Effects of spectral resolution on simple magnetic field diagnostics of the Mg II h & k lines

TL;DR

This study investigates how finite spectral resolution impacts magnetic field measurements from Mg II h & k lines using the weak field approximation, revealing biases introduced by spectral smearing and PRD effects.

Contribution

It provides a detailed analysis of spectral resolution effects on magnetic field diagnostics in Mg II lines, including biases and accuracy limits, using synthetic and sunspot simulation spectra.

Findings

Accuracy in B_LOS retrieval is maintained up to ~1500 G.

Spectral smearing degrades WFA accuracy, especially for outer lobes of Stokes V.

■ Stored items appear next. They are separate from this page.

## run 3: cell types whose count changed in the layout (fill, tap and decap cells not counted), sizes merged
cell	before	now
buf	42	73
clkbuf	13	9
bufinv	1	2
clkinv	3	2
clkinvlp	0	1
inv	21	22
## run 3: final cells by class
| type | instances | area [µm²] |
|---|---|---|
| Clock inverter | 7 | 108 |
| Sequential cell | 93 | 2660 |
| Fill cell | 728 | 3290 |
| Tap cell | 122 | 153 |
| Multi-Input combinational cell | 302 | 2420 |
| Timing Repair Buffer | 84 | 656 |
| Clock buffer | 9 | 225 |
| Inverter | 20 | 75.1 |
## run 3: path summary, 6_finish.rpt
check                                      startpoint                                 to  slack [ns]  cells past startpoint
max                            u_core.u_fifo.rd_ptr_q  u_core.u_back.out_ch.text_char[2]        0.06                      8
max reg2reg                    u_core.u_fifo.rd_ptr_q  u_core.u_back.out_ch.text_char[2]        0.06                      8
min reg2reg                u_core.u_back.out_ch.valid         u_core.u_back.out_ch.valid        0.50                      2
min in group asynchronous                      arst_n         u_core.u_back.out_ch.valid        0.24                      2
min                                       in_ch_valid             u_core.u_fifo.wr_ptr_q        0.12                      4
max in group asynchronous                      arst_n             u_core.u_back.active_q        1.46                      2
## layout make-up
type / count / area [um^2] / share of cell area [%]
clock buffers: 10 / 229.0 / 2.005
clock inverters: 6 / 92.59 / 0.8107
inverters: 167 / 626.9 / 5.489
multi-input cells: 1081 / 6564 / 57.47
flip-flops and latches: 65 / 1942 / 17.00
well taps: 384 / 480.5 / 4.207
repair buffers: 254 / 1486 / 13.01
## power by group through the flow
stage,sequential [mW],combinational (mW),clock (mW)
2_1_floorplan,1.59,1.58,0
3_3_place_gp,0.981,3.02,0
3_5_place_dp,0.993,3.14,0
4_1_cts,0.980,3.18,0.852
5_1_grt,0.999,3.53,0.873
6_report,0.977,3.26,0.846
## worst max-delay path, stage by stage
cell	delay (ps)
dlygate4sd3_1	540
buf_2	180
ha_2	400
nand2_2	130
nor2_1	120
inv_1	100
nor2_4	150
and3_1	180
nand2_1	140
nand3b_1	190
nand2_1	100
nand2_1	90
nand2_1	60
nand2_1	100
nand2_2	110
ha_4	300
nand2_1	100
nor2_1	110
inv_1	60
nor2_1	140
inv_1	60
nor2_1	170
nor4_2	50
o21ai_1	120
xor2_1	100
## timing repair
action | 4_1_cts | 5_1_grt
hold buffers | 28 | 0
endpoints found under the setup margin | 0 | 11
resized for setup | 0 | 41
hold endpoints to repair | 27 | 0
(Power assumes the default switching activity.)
$ cat src/sv/tea_pkg.sv
`default_nettype none
package tea_pkg;

  localparam int unsigned WORD_W = 32;
  localparam logic [WORD_W-1:0] TEA_DELTA = 32'h9e3779b9;
  localparam int unsigned CFG_INDEX_W = 2;

  typedef logic [WORD_W-1:0] word_t;

  typedef enum logic [CFG_INDEX_W-1:0] {
    REG_KEY_WORD0 = 2'd0,
    REG_KEY_WORD1 = 2'd1,
    REG_KEY_WORD2 = 2'd2,
    REG_KEY_WORD3 = 2'd3
  } cfg_reg_t;

  // One slot of the round pipeline.
  typedef struct packed {
    logic  valid;
    word_t w0;
    word_t w1;
  } stage_t;

  function automatic word_t tea_mix(input word_t w, input word_t sum,
                                    input word_t ka, input word_t kb);
    return ((w << 4) + ka) ^ (w + sum) ^ ((w >> 5) + kb);
  endfunction

endpackage
`default_nettype wire

$ cat src/sv/tea_cipher_if.sv
`default_nettype none
interface tea_cipher_if
  import tea_pkg::*;
();
  logic  valid;
  logic  ready;
  word_t cipher_low;
  word_t cipher_high;

  modport source (output valid, output cipher_low, output cipher_high, input ready);
  modport sink (input valid, input cipher_low, input cipher_high, output ready);
endinterface
`default_nettype wire

$ cat src/sv/tea_out_buf.sv
`default_nettype none
// Two-entry output queue. The pipeline moves only while a slot is free, so
// the upstream ready never depends on the downstream ready in the same cycle.
module tea_out_buf
  import tea_pkg::*;
(
  input  wire          clk,
  input  wire          rst,
  input  stage_t       last,
  output logic         en,
  tea_cipher_if.source out
);

  logic [1:0] count;
  logic       wr_ptr;
  logic       rd_ptr;
  word_t      mem_w0 [2];
  word_t      mem_w1 [2];
  logic       push;
  logic       pop;

  assign en   = (count != 2'd2);
  assign push = en && last.valid;
  assign pop  = out.valid && out.ready;

  assign out.valid       = (count != 2'd0);
  assign out.cipher_low  = mem_w0[rd_ptr];
  assign out.cipher_high = mem_w1[rd_ptr];

  always_ff @(posedge clk) begin
    if (rst) begin
      count  <= 2'd0;
      wr_ptr <= 1'b0;
      rd_ptr <= 1'b0;
    end else begin
      if (push) begin
        wr_ptr <= ~wr_ptr;
      end
      if (pop) begin
        rd_ptr <= ~rd_ptr;
      end
      count <= count + 2'(push) - 2'(pop);
    end
  end

  always_ff @(posedge clk) begin
    if (push) begin
      mem_w0[wr_ptr] <= last.w0;
      mem_w1[wr_ptr] <= last.w1;
    end
  end

  a_count_range: assert property (@(posedge clk) disable iff (rst) count != 2'd3)
    else $error("output queue count out of range");

  a_no_push_full: assert property (@(posedge clk) disable iff (rst)
    (count == 2'd2) |-> !push)
    else $error("push into full output queue");

  a_full_stalls: assert property (@(posedge clk) disable iff (rst)
    (count == 2'd2 && !pop) |=> (count == 2'd2))
    else $error("full output queue lost an entry without a transfer");

endmodule
`default_nettype wire

$ cat src/flat_wrapper.sv
// flat-port wrapper written by rule: the top's interface ports become plain ports
module tea_out_buf_flat import tea_pkg::*;
  (clk, rst, last, en, out_valid, out_cipher_low, out_cipher_high, out_ready);
  tea_cipher_if out_i ();
  input  wire clk;
  input  wire rst;
  input  stage_t last;
  output logic en;
  output wire logic [$bits(out_i.valid)-1:0] out_valid;
  output wire logic [$bits(out_i.cipher_low)-1:0] out_cipher_low;
  output wire logic [$bits(out_i.cipher_high)-1:0] out_cipher_high;
  input wire logic [$bits(out_i.ready)-1:0] out_ready;
  assign out_valid = out_i.valid;
  assign out_cipher_low = out_i.cipher_low;
  assign out_cipher_high = out_i.cipher_high;
  assign out_i.ready = out_ready;
  tea_out_buf u_core (.clk(clk), .rst(rst), .last(last), .en(en), .out(out_i));
endmodule
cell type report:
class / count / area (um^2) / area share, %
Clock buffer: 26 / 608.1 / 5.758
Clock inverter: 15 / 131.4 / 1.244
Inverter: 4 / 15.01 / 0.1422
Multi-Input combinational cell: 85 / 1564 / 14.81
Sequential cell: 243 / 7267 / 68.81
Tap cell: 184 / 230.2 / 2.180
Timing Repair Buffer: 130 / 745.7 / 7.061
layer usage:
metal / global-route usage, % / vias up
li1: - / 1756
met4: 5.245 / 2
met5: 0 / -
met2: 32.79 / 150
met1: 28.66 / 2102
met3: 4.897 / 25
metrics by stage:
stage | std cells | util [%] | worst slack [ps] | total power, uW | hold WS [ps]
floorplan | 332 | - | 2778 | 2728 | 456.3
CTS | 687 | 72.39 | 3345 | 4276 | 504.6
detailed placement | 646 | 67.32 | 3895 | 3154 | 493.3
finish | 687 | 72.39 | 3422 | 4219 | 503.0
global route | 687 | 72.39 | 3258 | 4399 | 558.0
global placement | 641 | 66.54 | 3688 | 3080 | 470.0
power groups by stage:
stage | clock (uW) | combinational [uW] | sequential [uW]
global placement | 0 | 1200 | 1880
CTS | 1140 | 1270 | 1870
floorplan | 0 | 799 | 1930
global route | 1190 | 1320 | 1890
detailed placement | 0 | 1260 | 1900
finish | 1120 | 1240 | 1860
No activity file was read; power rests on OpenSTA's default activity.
**src/design/sxpc_pkg.sv**
```systemverilog
`timescale 1ns / 1ps
// Shared types and constants of the horizontal Sobel prefilter.
// Used by the channel interfaces and every module of the block; depends on nothing.
package sxpc_pkg;

	// Default geometry limits for the line stores and counters.
	localparam int DEF_MAX_WIDTH  = 2048;
	localparam int DEF_MAX_HEIGHT = 4096;

	// Field widths fixed by the stream format.
	localparam int PIX_W     = 8;
	localparam int VAL_W     = 8;
	localparam int ROW_OUT_W = 12;
	localparam int COL_OUT_W = 11;

	// Signed Sobel sum: the range -1020..1020 fits 11 bits.
	localparam int SUM_W = 11;

	// Configuration register widths and the write port.
	localparam int CAP_W      = 7;
	localparam int FW_W       = 12;
	localparam int FH_W       = 13;
	localparam int CFG_DATA_W = 13;
	localparam int CFG_IDX_W  = 2;

	localparam logic [CAP_W-1:0] CAP_RESET = 7'd100;
	localparam logic [FW_W-1:0]  FW_RESET  = 12'd1280;
	localparam logic [FH_W-1:0]  FH_RESET  = 13'd720;

	typedef enum logic [CFG_IDX_W-1:0] {
		REG_CLAMP_CAP    = 2'd0,
		REG_FRAME_WIDTH  = 2'd1,
		REG_FRAME_HEIGHT = 2'd2
	} cfg_reg_t;

	// Depth of the job queue between the front and the back end.
	localparam int Q_DEPTH = 4;

	// Result slots of one job, in emission order.
	localparam int E_PREV_ROW = 0;  // pixel (r-1, c-1), carries the Sobel value
	localparam int E_CUR_ROW  = 1;  // pixel (r, c-1) on the last row
	localparam int E_PREV_END = 2;  // pixel (r-1, w-1) at a row end
	localparam int E_CUR_END  = 3;  // pixel (r, w-1) at a row end of the last row
	localparam int N_SLOTS    = 4;

	// One classified input beat: everything the back end needs to emit its results.
	typedef struct packed {
		logic [VAL_W-1:0]     value;
		logic [ROW_OUT_W-1:0] row_prev;
		logic [ROW_OUT_W-1:0] row_cur;
		logic [COL_OUT_W-1:0] col_prev;
		logic [COL_OUT_W-1:0] col_end;
		logic [N_SLOTS-1:0]   emit;
		logic                 frame_end;
	} job_t;

	// Queue status seen by the front and back ends.
	typedef struct packed {
		logic full;
		logic empty;
	} q_status_t;

endpackage

```
**src/design/sxpc_if.sv**
```systemverilog


interface sxpc_res_if;
	import sxpc_pkg::*;

	logic                 valid;
	logic                 ready;
	logic [VAL_W-1:0]     filtered_value;
	logic [ROW_OUT_W-1:0] out_row;
	logic [COL_OUT_W-1:0] out_col;
	logic                 last_of_run;
	logic                 frame_done;

	modport source (output valid, output filtered_value, output out_row, output out_col,
		output last_of_run, output frame_done, input ready);
	modport sink   (input valid, input filtered_value, input out_row, input out_col,
		input last_of_run, input frame_done, output ready);
endinterface

```
**src/design/sxpc_back.sv**
```systemverilog
`timescale 1ns / 1ps
// Back end: takes one job at a time from the queue and emits its results, one beat a cycle while res.ready is high.
// Depends on sxpc_pkg and sxpc_if.
module sxpc_back (
	input  logic                clk,
	input  logic                arst_n,
	input  sxpc_pkg::job_t      job_in,
	input  sxpc_pkg::q_status_t q_stat,
	output logic                pop,
	sxpc_res_if.source          res
);
	import sxpc_pkg::*;

	job_t               job_q;
	logic [N_SLOTS-1:0] mask_q;
	logic [N_SLOTS-1:0] sel;
	logic [N_SLOTS-1:0] rest;
	logic               fire;

	// The lowest pending slot goes out first.
	assign sel  = mask_q & (~mask_q + 1'b1);
	assign rest = mask_q & ~sel;
	assign fire = res.valid && res.ready;

	// Load the next job as soon as the current one has given its last beat.
	assign pop = !q_stat.empty && ((mask_q == '0) || (fire && (rest == '0)));

	always_comb begin
		res.valid          = (mask_q != '0);
		res.filtered_value = sel[E_PREV_ROW] ? job_q.value : '0;
		res.out_row        = (sel[E_PREV_ROW] || sel[E_PREV_END]) ? job_q.row_prev
			: job_q.row_cur;
		res.out_col        = (sel[E_PREV_ROW] || sel[E_CUR_ROW]) ? job_q.col_prev
			: job_q.col_end;
		res.last_of_run    = (rest == '0);
		res.frame_done     = (rest == '0) && job_q.frame_end;
	end

	// Pending slots of the current job.
	always_ff @(posedge clk or negedge arst_n) begin
		if (!arst_n) begin
			mask_q <= '0;
		end else if (pop) begin
			mask_q <= job_in.emit;
		end else if (fire) begin
			mask_q <= rest;
		end
	end

	always_ff @(posedge clk) begin
		if (pop) begin
			job_q <= job_in;
		end
	end

endmodule

```
**src/flat_wrapper.sv**
```systemverilog
// flat-port wrapper written by rule: the top's interface ports become plain ports
module sxpc_back_flat import sxpc_pkg::*;
  (clk, arst_n, job_in, q_stat, pop, res_valid, res_filtered_value, res_out_row, res_out_col, res_last_of_run, res_frame_done, res_ready);
  sxpc_res_if res_i ();
  input  logic clk;
  input  logic arst_n;
  input  sxpc_pkg::job_t job_in;
  input  sxpc_pkg::q_status_t q_stat;
  output logic pop;
  output wire logic [$bits(res_i.valid)-1:0] res_valid;
  output wire logic [$bits(res_i.filtered_value)-1:0] res_filtered_value;
  output wire logic [$bits(res_i.out_row)-1:0] res_out_row;
  output wire logic [$bits(res_i.out_col)-1:0] res_out_col;
  output wire logic [$bits(res_i.last_of_run)-1:0] res_last_of_run;
  output wire logic [$bits(res_i.frame_done)-1:0] res_frame_done;
  input wire logic [$bits(res_i.ready)-1:0] res_ready;
  assign res_valid = res_i.valid;
  assign res_filtered_value = res_i.filtered_value;
  assign res_out_row = res_i.out_row;
  assign res_out_col = res_i.out_col;
  assign res_last_of_run = res_i.last_of_run;
  assign res_frame_done = res_i.frame_done;
  assign res_i.ready = res_ready;
  sxpc_back u_core (.clk(clk), .arst_n(arst_n), .job_in(job_in), .q_stat(q_stat), .pop(pop), .res(res_i));
endmodule
```
**config.mk**
```make
export PLATFORM = sky130hd
export DESIGN_NAME = sxpc_back_flat
export DESIGN_NICKNAME = d
export VERILOG_FILES = /design/src/design/sxpc_pkg.sv /design/src/design/sxpc_if.sv /design/src/design/sxpc_back.sv /design/src/flat_wrapper.sv
export SDC_FILE = /design/constraint.sdc
export NUM_CORES = 1
export LEC_CHECK = 0
export BUFFER_PORTS_ARGS = -buffer_cell sky130_fd_sc_hd__buf_2
export CELL_PAD_IN_SITES_DETAIL_PLACEMENT = 0
export CELL_PAD_IN_SITES_GLOBAL_PLACEMENT = 2
export CORE_MARGIN = 2
export CORE_UTILIZATION = 29
export DETAILED_ROUTE_END_ITERATION = 8
export PLACE_DENSITY = 0.81
export SLEW_MARGIN = 30
export SYNTH_ARGS = -nofsm -noshare
export SYNTH_HDL_FRONTEND = slang
export SYNTH_SLANG_ARGS = --single-unit
```
**constraint.sdc**
```tcl
create_clock -name clk -period 5.6 [get_ports clk]
set_input_delay 0.84 -clock clk [delete_from_list [all_inputs] [get_ports clk]]
set_output_delay 0.84 -clock clk [all_outputs]
set_load 0.02 [all_outputs]
```
==> results of run 1 <==
==> metrics by stage <==
| step | total power (uW) | area, um2 | hold slack [ns] | cells | utilization (%) |
|---|---|---|---|---|---|
| 2_1_floorplan | 1314 | 2440 | 0.5444 | 132 | - |
| 3_3_place_gp | 1485 | 3018 | 0.6472 | 330 | 36.91 |
| 3_5_place_dp | 1493 | 3018 | 0.6471 | 330 | 36.91 |
| 4_1_cts | 1814 | 3179 | 0.2839 | 346 | 38.89 |
| 5_1_grt | 1896 | 3179 | 0.2924 | 346 | 38.89 |
| 6_report | 1778 | 3179 | 0.3056 | 346 | 38.89 |
==> critical path, delay by kind of cell, from the launching register on <==
family | cells | cell delay (ns)
flip-flops | 1 | 0.58
multiplexers | 1 | 0.41
AND/OR/NAND/NOR | 1 | 0.76
buffers and inverters | 1 | 0.16
==> per-layer routing <==
| metal | GRT usage [%] | wire, um |
|---|---|---|
| met4 | 4.762 | 63 |
| met2 | 16.78 | 2246 |
| met5 | 0 | 0 |
| met3 | 5.325 | 386 |
| met1 | 11.78 | 1767 |
==> flip-flops by register name, indices dropped and copies added, names as in the netlist <==
name           count
u_core.job_q      55
u_core.mask_q      4
==> placed cells by master (no fill, tap or decap), drive strengths merged <==
master	Yosys	layout
buf	4	98
edfxtp	55	55
mux2	23	23
clkbuf	1	11
and2	9	9
nand2b	5	5
nor2	5	5
nand2	4	4
o211ai	4	4
o311ai	4	4
dfrtp	4	4
clkinv	0	4
a21oi	3	3
nor3b	2	2
o21ai	2	2
inv	1	1
or3	1	1
maj3	1	1
o2bb2ai	1	1
or2	1	1
or2b	1	1
o31ai	1	1
clkinvlp	0	1
==> area by class of cell <==
cell class / count / area (um2)
Clock buffer: 11 / 131.4
Clock inverter: 5 / 30.03
Fill cell: 804 / 4996
Inverter: 1 / 6.256
Multi-Input combinational cell: 67 / 635.6
Sequential cell: 59 / 1752
Tap cell: 105 / 131.4
Timing Repair Buffer: 98 / 493.0
==> where the power goes <==
part | switching, uW | internal [uW]
registers | 68.0 | 643
logic | 435 | 321
clock network | 153 | 158
==> logic make-up after synthesis <==
family / after synthesis
buf+inv: 6
compound gates: 15
fa+ha+maj: 1
flops: 59
mux: 23
simple gates: 28
==> final timing paths <==
| path | startpoint | endpoint | slack (ns) | cells past startpoint |
|---|---|---|---|---|
| worst max-delay path | u_core.mask_q[0] | res_out_col[10] | 2.53 | 3 |
| worst min register to register | u_core.mask_q[3] | u_core.mask_q[3] | 0.69 | 2 |
| worst min-delay path | arst_n | u_core.mask_q[3] | 0.31 | 1 |
| max in group asynchronous | arst_n | u_core.mask_q[1] | 5.18 | 1 |
| min in group clk | job_in[50] | u_core.job_q[50] | 0.69 | 1 |
| worst max register to register | u_core.mask_q[0] | u_core.job_q[58] | 3.39 | 3 |
==> impl_metrics.csv, run 1 <==
group,metric,value,unit
grt,antenna_found_initial,0,
timing,rsz0062_at_grt,"no",
timing,setup_violations,0,
critical_path,critPathLaunchType,"register",
grt,grt_max_degree,56,
clocking,cts_resized,0,
power_and_ir_drop,peakVddDrop,0.3343,mV
yosys,synth_top_area_share,67.69,%
grt,grt.total_usage,10.52,%
yosys,yosys_warnings,0,
grt,grt_pass1_vias,1472,
timing,timing.final.max_slew_violations,0,
clocking,clkTransAtPathRegs,0.06,ns
timing,fmax,325.7,MHz
floorplanning,core_area,8175,um2
critical_path,worst-setup-path-type,"register to output pin",
floorplanning,start_util,29.84,%
yosys,postSynthCellCount,132,
clocking,tritoncts,"built",
timing,fin_crit_sh,54.83,%
critical_path,critPathRequiredTime,4.76,ns
cells_and_area,drive_above_1_share,58.09,%
timing,tightest_slew,0.8466,ns
cells_and_area,antennaDiodeCount,0,
worst_hold_path,hold_class,"primary input to asynchronous set/reset pin",
power_and_ir_drop,power_leakage,0.001314,uW
timing,finClkSkew,0.009228,ns
drt,drtIter0Drc,31,
critical_path,crit_fanout,17,
clocking,cts-buffers-inserted,9,
grt,grt_pass1_wl,6.920,mm
place,hpwl,3.302,mm
timing,layout_setup_ws,2.530,ns
clocking,cts_setup_buffers,0,
cells_and_area,nets,300,
clocking,clkLatencyLatePin,0.32,ns
clocking,cts_hold_buffers,0,
yosys,synth_xor_area_share,0,%
cells_and_area,syn2layout_area_growth,30.31,%
grt,overflow,0,
yosys,synth.net_count,196,
yosys,ys_async_sr_fraction,6.780,%
yosys,synth_top_family_by_area,"multiplexers",
yosys,synth_mux_area_share,13.54,%
yosys,seq_area_frac_synth,71.79,%
yosys,synth-simple-area-share,6.513,%
timing,slew_headroom,43.50,%
floorplanning,die_h,95.73,um
floorplanning,io_pins,99,
yosys,synth_area_leaders,"edfxtp_1 68%, mux2_4 12%, dfrtp_1 4.1%, and2_1 2.3%, mux2_2 1.8%",
critical_path,cpPeakStageDelay,0.76,ns
yosys,synth.largest_area_cell,"edfxtp_1",
yosys,synth_edf_count,55,
clocking,cts_max_level,3,
critical_path,end_kind,"output pin",
drt,avgViaCountPerCell,4.228,
drt,vias,1463,
drt,drtPass1Iterations,4,
yosys,synth-compound-area-share,5.077,%
clocking,clockBufferDepth,2,
power_and_ir_drop,power_density,559.3,nW/um2
run,cap_violations,0,
yosys,ys.flop_type,"edfxtp_1",
place,place_ws,2.822,ns
yosys,synthDistinctLibCells,25,
critical_path,critPathArrivalTime,2.23,ns
timing,finalSetupTns,0,ns
outcome,status,"finished clean",
drt,routed_wl,4.463,mm
drt,drt-wirelength-per-cell,12.90,um
drt,antenna_left,0,
drt,drc,0,
place,gp_congestion,0.8006,
critical_path,cp_slowest_cell,"nor2_2",
yosys,ys_seq_elements,59,
place,io_buffers,97,
clocking,ctsRootBufferMaster,"clkbuf_8",
floorplanning,die_area,9163,um2
timing,hold_violations,0,
floorplanning,rows,33,
floorplanning,die_x,95.73,um
yosys,synthAdderAreaFrac,0.4615,%
yosys,avgSynthCellArea,18.48,um2
yosys,yosysMostFrequentCell,"edfxtp_1",
critical_path,path_cells,"nor2_2 -> mux2_2 -> buf_2",
yosys,netlist_top_cells_count,"55 x edfxtp_1, 19 x mux2_4, 9 x and2_1",
timing,post-route-min-period,3.070,ns
yosys,syn-cell-area,2440,um2
clocking,cts_sinks,59,
Note: power is estimated with default switching activity, not from simulation.
===== src/hw/rtl/falu_pkg.sv =====
// ----------------------------------------------------------------------------
// falu_pkg
// types and constants shared by the fixed-point alu pipeline
// ----------------------------------------------------------------------------
package falu_pkg;

  // number of quotient bits resolved by the divider chain
  localparam int unsigned QBits = 34;

  typedef enum logic [3:0] {
    ModeAdd     = 4'd0,
    ModeSub     = 4'd1,
    ModeMul     = 4'd2,
    ModeDiv     = 4'd3,
    ModeMin     = 4'd4,
    ModeMax     = 4'd5,
    ModeCmp     = 4'd6,
    ModeInc     = 4'd7,
    ModeDec     = 4'd8,
    ModeToInt   = 4'd9,
    ModeFromInt = 4'd10
  } mode_e;

  typedef struct packed {
    logic [3:0]         mode;
    logic signed [31:0] operand_a;
    logic signed [31:0] operand_b;
  } req_t;

  typedef struct packed {
    logic signed [31:0] result_value;
    logic               a_less;
    logic               a_equal;
    logic               a_greater;
    logic               divide_by_zero;
    logic               saturated;
  } rsp_t;

  // payload carried down the chain of divider cells
  typedef struct packed {
    logic [3:0]         mode;
    logic [31:0]        res;
    logic               less;
    logic               equal;
    logic               greater;
    logic               dz;
    logic signed [63:0] prod;
    logic               ovf;
    logic               neg;
    logic [31:0]        rem;
    logic [31:0]        den;
    logic [QBits-1:0]   nbits;
    logic [QBits-1:0]   quo;
  } stage_t;

endpackage


===== src/hw/rtl/falu_front.sv =====
// ----------------------------------------------------------------------------
// falu_front
// operand decode, simple operations, multiply and divider setup
// ----------------------------------------------------------------------------
module falu_front #(
  parameter int unsigned FRAC_BITS = 8
) (
  input  logic             clk_i,
  input  logic             rst_ni,
  input  logic             en_i,
  input  logic             valid_i,
  input  falu_pkg::req_t   req_i,
  output logic             valid_o,
  output falu_pkg::stage_t stage_o
);

  logic signed [31:0] a, b;
  logic [31:0]        mag_a, mag_b, to_int;
  logic [63:0]        n2;
  falu_pkg::stage_t   stage_d, stage_q;
  logic               valid_q;

  assign a = req_i.operand_a;
  assign b = req_i.operand_b;

  always_comb begin
    mag_a  = a[31] ? 32'd0 - a : a;
    mag_b  = b[31] ? 32'd0 - b : b;
    n2     = {32'd0, mag_a} << (FRAC_BITS + 1);
    to_int = mag_a >> FRAC_BITS;

    stage_d         = '0;
    stage_d.mode    = req_i.mode;
    stage_d.less    = a < b;
    stage_d.equal   = a == b;
    stage_d.greater = a > b;
    stage_d.dz      = (mag_b == 32'd0);
    stage_d.prod    = 64'(a) * 64'(b);
    stage_d.ovf     = {2'b00, n2[63:falu_pkg::QBits]} >= mag_b;
    stage_d.neg     = a[31] ^ b[31];
    stage_d.rem     = {2'b00, n2[63:falu_pkg::QBits]};
    stage_d.den     = mag_b;
    stage_d.nbits   = n2[falu_pkg::QBits-1:0];
    stage_d.quo     = '0;

    unique case (req_i.mode)
      falu_pkg::ModeAdd:     stage_d.res = a + b;
      falu_pkg::ModeSub:     stage_d.res = a - b;
      falu_pkg::ModeMin:     stage_d.res = (a < b) ? a : b;
      falu_pkg::ModeMax:     stage_d.res = (a > b) ? a : b;
      falu_pkg::ModeInc:     stage_d.res = a + 32'd1;
      falu_pkg::ModeDec:     stage_d.res = a - 32'd1;
      falu_pkg::ModeToInt:   stage_d.res = a[31] ? 32'd0 - to_int : to_int;
      falu_pkg::ModeFromInt: stage_d.res = a << FRAC_BITS;
      default:               stage_d.res = '0;
    endcase
  end

  always_ff @(posedge clk_i or negedge rst_ni) begin
    if (!rst_ni) begin
      valid_q <= 1'b0;
    end else if (en_i) begin
      valid_q <= valid_i;
    end
  end

  always_ff @(posedge clk_i) begin
    if (en_i) begin
      stage_q <= stage_d;
    end
  end

  assign valid_o = valid_q;
  assign stage_o = stage_q;

endmodule
File: config.mk
export PLATFORM = sky130hd
export DESIGN_NAME = falu_div_cell
export DESIGN_NICKNAME = d
export VERILOG_FILES = /design/src/hw/rtl/falu_pkg.sv /design/src/hw/rtl/falu_div_cell.sv
export SDC_FILE = /design/constraint.sdc
export NUM_CORES = 1
export LEC_CHECK = 0
export ABC_AREA = 1
export ABC_CLOCK_PERIOD_IN_PS = 2000
export BUFFER_PORTS_ARGS = -buffer_cell sky130_fd_sc_hd__buf_2
export CELL_PAD_IN_SITES_DETAIL_PLACEMENT = 1
export CELL_PAD_IN_SITES_GLOBAL_PLACEMENT = 2
export CORE_ASPECT_RATIO = 0.75
export CORE_MARGIN = 8
export CORE_UTILIZATION = 30
export CTS_CLUSTER_SIZE = 8
export DETAILED_ROUTE_END_ITERATION = 10
export PLACE_DENSITY_LB_ADDON = 0.1
export SETUP_SLACK_MARGIN = 0.2
export SLEW_MARGIN = 10
export SYNTH_ARGS = -nofsm -noshare
export SYNTH_HDL_FRONTEND = slang
export SYNTH_SLANG_ARGS = --single-unit
File: constraint.sdc
create_clock -name clk_i -period 2 [get_ports clk_i]
set_input_delay 0.1 -clock clk_i [delete_from_list [all_inputs] [get_ports clk_i]]
set_output_delay 0.1 -clock clk_i [all_outputs]
set_load 0.01 [all_outputs]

Limited resolution introduces a bias toward weaker magnetic field estimates.

Abstract

We study the effects of finite spectral resolution on the magnetic field values retrieved through the weak field approximation (WFA) from the cores of the Mg II h & k lines. The retrieval of the line-of-sight (LOS) component of the magnetic field, $B_{\rm LOS}$, from synthetic spectra generated in a uniformly magnetized FAL-C atmosphere are accurate when restricted to the inner lobes of Stokes V. As we degrade the spectral resolution, partial redistribution (PRD) effects, that more prominently affect the outer lobes of Stokes V, are brought into the line core through spectral smearing, degrading the accuracy of the WFA and resulting in an inference bias, which is more pronounced the poorer the resolution. When applied to a diverse set of spectra emerging from a sunspot simulation, we find a good accuracy in the retrieved $B_{\rm LOS}$ when comparing it to the model value at the height where the optical depth in the line core is unity. The accuracy is preserved up to field strengths of B~1500 G. Limited spectral resolution results in a small bias toward weaker retrieved fields. The WFA for the transverse component of the magnetic field is also evaluated. Reduced spectral resolution degrades the accuracy of the inferences because spectral mixing results in the line effectively probing deeper layers of the atmosphere.